INSTRUCTIONS FOR THE TASK » For the records below, tally the lines that include the word "master" and report the number alone.

INPUT »

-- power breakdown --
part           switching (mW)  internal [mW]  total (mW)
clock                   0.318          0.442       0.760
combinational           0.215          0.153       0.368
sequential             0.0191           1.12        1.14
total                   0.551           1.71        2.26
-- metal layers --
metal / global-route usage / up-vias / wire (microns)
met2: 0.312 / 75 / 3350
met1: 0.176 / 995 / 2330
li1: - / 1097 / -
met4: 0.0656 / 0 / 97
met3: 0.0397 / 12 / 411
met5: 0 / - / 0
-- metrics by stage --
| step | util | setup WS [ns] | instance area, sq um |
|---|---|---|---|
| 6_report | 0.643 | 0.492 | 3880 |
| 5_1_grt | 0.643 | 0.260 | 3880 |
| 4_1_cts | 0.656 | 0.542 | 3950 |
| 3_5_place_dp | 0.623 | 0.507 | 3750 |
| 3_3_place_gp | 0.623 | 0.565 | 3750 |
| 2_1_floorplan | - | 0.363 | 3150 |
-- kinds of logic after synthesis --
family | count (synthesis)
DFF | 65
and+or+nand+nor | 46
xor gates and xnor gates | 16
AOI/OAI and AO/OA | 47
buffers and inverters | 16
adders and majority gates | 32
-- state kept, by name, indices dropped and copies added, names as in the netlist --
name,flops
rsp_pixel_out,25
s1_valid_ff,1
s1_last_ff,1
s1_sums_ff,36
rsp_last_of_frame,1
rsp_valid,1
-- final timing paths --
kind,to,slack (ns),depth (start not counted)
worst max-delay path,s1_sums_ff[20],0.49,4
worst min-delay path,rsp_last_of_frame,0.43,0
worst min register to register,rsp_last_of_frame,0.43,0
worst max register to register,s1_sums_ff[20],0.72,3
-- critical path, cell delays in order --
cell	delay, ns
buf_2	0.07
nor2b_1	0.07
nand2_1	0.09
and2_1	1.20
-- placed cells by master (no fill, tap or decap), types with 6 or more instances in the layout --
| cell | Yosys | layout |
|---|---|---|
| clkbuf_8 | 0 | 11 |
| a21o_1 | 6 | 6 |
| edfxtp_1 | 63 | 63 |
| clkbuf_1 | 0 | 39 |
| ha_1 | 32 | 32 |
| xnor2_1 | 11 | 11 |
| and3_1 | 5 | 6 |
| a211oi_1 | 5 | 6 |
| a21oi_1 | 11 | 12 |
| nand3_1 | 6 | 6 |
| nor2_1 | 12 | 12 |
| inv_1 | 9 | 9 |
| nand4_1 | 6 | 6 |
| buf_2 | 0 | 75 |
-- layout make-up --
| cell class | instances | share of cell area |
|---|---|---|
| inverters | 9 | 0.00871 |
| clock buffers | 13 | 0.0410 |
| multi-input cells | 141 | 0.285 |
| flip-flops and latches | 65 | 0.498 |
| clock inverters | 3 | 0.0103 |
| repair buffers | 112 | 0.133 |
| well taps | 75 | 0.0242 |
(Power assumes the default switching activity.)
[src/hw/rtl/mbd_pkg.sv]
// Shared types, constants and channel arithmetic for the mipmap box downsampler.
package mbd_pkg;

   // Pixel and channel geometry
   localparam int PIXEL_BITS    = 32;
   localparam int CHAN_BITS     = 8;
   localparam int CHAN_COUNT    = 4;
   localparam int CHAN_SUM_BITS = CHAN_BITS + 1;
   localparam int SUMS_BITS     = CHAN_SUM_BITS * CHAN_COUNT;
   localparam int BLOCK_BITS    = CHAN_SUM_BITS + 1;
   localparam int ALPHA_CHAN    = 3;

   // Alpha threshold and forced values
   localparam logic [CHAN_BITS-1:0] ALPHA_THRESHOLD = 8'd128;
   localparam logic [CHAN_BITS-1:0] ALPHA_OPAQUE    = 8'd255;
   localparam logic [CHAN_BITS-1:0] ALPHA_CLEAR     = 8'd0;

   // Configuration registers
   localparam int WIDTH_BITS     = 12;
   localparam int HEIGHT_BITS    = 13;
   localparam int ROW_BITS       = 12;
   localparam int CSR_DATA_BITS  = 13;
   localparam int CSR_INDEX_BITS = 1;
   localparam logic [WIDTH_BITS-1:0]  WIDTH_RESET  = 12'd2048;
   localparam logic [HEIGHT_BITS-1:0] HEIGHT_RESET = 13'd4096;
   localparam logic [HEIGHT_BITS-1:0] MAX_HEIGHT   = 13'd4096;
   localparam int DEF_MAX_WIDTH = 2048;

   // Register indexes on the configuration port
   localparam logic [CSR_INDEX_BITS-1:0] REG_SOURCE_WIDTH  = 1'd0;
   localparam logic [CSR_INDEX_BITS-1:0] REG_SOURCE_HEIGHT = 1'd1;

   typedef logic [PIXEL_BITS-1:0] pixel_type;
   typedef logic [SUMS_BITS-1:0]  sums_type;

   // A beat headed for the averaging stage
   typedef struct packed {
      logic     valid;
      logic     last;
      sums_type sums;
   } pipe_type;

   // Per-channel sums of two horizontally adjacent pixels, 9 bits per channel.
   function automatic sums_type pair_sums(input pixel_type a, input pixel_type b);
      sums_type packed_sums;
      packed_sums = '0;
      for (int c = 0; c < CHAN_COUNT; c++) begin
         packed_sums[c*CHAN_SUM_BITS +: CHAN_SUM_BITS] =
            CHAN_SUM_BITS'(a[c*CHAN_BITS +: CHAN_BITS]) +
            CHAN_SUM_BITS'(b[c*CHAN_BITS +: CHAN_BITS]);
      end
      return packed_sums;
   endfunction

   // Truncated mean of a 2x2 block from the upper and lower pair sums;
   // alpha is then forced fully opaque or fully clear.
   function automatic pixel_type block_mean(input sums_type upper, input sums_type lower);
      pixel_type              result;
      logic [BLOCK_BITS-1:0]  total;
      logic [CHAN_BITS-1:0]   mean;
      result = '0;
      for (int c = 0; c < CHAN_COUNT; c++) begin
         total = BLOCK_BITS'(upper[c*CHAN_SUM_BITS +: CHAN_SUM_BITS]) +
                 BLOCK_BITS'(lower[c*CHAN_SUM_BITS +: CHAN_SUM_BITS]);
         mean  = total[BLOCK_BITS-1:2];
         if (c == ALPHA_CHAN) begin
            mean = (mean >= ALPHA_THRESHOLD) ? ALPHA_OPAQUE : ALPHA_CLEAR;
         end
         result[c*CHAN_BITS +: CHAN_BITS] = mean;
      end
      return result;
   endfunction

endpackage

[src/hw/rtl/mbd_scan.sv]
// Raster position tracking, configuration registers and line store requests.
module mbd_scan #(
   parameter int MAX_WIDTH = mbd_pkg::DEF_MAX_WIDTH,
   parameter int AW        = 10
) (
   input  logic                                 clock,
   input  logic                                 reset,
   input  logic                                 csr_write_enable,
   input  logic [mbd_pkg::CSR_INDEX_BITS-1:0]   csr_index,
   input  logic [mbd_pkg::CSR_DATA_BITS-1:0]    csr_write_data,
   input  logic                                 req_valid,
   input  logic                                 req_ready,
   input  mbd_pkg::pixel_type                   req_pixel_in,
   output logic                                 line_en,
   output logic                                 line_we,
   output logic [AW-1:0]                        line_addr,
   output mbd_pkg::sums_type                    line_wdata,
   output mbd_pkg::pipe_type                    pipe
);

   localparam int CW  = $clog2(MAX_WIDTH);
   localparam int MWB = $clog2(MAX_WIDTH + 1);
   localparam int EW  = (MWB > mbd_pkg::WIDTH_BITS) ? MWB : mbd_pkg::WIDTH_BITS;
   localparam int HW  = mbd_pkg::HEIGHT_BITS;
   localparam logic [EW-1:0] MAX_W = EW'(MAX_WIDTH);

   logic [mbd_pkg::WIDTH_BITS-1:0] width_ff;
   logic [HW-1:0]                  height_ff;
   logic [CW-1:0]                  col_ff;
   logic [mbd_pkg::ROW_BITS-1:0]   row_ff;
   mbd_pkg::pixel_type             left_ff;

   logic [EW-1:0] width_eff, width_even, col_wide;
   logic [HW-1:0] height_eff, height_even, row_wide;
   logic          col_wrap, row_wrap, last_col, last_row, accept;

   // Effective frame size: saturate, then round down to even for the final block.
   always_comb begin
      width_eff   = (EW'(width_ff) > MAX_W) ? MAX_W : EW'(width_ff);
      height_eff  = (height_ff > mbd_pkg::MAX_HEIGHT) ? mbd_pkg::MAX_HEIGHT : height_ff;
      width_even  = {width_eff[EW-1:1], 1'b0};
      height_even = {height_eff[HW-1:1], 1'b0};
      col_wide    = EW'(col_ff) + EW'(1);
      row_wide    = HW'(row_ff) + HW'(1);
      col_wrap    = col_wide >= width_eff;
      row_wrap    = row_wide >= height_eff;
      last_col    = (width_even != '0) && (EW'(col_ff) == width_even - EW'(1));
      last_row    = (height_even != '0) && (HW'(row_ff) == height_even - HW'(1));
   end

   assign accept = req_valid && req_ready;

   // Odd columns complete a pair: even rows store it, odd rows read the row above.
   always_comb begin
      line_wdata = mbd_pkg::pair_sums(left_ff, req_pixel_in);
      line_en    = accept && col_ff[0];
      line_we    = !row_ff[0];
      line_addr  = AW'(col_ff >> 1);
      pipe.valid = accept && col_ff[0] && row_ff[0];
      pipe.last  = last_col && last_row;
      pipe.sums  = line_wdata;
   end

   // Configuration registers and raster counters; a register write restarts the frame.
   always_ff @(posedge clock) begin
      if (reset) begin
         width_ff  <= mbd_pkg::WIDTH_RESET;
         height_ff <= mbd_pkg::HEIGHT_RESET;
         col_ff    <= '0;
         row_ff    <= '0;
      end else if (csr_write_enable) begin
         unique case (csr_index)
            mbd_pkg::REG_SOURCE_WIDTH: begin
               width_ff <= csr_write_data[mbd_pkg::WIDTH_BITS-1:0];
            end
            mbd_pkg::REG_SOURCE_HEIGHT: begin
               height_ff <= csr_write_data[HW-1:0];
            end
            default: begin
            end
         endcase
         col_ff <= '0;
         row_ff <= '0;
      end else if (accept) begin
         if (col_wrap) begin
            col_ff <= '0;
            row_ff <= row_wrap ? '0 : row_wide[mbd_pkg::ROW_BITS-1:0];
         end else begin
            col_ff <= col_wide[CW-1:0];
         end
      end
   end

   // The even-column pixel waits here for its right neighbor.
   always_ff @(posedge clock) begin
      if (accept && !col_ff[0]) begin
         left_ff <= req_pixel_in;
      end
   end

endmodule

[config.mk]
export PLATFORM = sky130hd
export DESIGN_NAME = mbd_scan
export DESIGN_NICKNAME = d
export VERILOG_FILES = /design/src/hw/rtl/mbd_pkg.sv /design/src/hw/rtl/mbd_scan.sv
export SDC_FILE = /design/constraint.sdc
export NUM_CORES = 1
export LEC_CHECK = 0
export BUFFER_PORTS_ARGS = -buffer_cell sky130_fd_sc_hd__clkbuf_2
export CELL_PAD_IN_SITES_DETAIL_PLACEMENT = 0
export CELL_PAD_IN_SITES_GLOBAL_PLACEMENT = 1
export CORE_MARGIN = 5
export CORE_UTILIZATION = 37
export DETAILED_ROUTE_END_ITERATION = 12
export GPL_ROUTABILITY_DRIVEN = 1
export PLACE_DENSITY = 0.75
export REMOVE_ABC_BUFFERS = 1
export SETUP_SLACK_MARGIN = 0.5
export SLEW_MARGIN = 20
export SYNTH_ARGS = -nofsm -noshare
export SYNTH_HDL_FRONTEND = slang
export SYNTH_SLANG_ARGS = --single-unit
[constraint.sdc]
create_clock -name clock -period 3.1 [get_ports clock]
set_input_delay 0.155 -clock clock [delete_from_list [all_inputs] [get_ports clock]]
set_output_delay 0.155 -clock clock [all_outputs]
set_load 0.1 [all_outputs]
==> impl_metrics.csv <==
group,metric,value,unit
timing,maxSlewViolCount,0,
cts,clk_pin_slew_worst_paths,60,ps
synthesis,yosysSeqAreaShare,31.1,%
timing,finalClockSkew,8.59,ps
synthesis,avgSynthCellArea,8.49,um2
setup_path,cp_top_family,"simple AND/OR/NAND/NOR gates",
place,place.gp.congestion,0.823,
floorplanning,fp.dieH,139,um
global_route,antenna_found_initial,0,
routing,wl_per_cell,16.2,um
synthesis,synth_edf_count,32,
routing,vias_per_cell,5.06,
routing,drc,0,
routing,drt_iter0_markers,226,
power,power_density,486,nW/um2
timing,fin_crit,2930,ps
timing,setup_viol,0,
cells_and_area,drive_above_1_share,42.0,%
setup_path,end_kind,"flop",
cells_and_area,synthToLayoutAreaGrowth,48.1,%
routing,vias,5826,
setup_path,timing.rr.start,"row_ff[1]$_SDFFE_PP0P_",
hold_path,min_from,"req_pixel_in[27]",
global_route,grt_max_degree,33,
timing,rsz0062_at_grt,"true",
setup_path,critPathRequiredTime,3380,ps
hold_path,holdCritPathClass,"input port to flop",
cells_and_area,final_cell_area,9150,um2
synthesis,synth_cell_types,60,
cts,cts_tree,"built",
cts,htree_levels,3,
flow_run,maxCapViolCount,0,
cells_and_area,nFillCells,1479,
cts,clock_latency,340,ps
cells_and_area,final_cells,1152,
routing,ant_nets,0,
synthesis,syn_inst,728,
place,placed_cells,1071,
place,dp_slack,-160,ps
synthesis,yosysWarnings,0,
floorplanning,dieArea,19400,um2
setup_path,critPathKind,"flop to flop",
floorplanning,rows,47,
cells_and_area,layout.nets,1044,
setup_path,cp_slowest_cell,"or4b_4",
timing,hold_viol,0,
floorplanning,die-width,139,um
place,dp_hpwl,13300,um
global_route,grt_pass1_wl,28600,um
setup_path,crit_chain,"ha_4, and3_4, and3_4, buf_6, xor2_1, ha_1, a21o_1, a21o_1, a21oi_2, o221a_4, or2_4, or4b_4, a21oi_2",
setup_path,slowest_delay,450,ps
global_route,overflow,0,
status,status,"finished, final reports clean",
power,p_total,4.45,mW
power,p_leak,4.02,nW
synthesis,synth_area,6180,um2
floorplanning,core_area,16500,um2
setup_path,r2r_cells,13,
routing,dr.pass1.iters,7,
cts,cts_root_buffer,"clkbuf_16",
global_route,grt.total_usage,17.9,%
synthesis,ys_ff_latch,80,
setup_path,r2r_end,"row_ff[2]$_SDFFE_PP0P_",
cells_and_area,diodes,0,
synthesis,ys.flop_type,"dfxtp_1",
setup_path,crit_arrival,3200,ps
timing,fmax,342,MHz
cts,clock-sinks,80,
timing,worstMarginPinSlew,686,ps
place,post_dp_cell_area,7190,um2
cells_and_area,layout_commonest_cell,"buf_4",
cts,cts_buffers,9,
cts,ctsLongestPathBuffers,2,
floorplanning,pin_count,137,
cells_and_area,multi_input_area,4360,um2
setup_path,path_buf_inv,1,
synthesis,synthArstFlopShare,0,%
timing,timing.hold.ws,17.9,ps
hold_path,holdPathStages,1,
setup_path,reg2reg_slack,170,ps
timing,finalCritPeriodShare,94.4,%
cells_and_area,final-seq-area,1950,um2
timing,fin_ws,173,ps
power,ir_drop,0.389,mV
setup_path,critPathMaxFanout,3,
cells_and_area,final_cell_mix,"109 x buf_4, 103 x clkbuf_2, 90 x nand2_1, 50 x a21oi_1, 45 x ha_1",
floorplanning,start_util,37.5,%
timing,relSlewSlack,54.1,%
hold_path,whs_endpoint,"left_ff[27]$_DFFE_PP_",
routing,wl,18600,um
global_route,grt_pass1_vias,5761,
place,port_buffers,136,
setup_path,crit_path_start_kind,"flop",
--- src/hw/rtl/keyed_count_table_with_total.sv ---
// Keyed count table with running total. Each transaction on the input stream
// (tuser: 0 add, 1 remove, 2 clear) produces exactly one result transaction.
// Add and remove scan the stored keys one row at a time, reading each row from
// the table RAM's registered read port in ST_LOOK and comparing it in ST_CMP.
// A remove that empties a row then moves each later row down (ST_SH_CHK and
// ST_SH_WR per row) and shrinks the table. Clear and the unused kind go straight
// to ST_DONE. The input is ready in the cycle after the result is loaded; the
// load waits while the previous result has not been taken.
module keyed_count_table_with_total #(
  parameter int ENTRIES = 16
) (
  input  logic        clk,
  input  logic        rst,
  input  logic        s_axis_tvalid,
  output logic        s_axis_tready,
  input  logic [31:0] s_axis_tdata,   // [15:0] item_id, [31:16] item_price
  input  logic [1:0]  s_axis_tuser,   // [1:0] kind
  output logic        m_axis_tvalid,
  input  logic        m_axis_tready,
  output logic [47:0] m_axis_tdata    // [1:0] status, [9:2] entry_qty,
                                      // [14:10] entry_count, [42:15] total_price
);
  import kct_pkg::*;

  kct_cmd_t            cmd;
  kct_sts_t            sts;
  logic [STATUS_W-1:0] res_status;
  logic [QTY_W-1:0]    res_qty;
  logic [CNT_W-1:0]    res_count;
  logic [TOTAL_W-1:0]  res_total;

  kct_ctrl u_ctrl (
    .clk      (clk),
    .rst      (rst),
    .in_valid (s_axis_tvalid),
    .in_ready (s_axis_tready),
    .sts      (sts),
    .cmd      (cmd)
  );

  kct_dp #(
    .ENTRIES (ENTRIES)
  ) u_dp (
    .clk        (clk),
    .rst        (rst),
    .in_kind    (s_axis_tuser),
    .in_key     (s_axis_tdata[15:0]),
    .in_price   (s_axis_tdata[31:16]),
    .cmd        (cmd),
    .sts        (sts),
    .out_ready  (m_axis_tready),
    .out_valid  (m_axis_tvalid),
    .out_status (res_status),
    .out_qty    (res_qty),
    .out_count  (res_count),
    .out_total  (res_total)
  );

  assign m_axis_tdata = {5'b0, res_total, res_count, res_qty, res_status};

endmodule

--

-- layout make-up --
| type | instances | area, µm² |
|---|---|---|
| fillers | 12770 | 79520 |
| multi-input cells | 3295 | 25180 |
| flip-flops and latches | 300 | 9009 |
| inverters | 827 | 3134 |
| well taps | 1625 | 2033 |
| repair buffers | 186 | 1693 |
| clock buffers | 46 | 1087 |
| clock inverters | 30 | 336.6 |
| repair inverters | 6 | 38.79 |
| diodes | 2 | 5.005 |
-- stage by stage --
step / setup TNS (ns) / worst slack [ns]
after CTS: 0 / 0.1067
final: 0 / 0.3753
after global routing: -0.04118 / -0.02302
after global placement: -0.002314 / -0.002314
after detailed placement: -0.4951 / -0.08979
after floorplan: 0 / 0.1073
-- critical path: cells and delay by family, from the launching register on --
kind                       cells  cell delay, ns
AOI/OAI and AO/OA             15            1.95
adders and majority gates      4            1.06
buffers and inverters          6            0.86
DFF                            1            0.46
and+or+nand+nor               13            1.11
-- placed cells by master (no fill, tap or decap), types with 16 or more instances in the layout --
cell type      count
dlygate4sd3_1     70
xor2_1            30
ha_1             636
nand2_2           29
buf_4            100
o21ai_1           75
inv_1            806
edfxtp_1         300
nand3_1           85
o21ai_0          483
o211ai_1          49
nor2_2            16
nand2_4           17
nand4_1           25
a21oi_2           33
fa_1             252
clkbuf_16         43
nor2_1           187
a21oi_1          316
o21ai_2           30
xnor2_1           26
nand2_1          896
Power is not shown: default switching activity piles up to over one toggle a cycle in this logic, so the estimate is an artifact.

EXERCISE RESULT » 2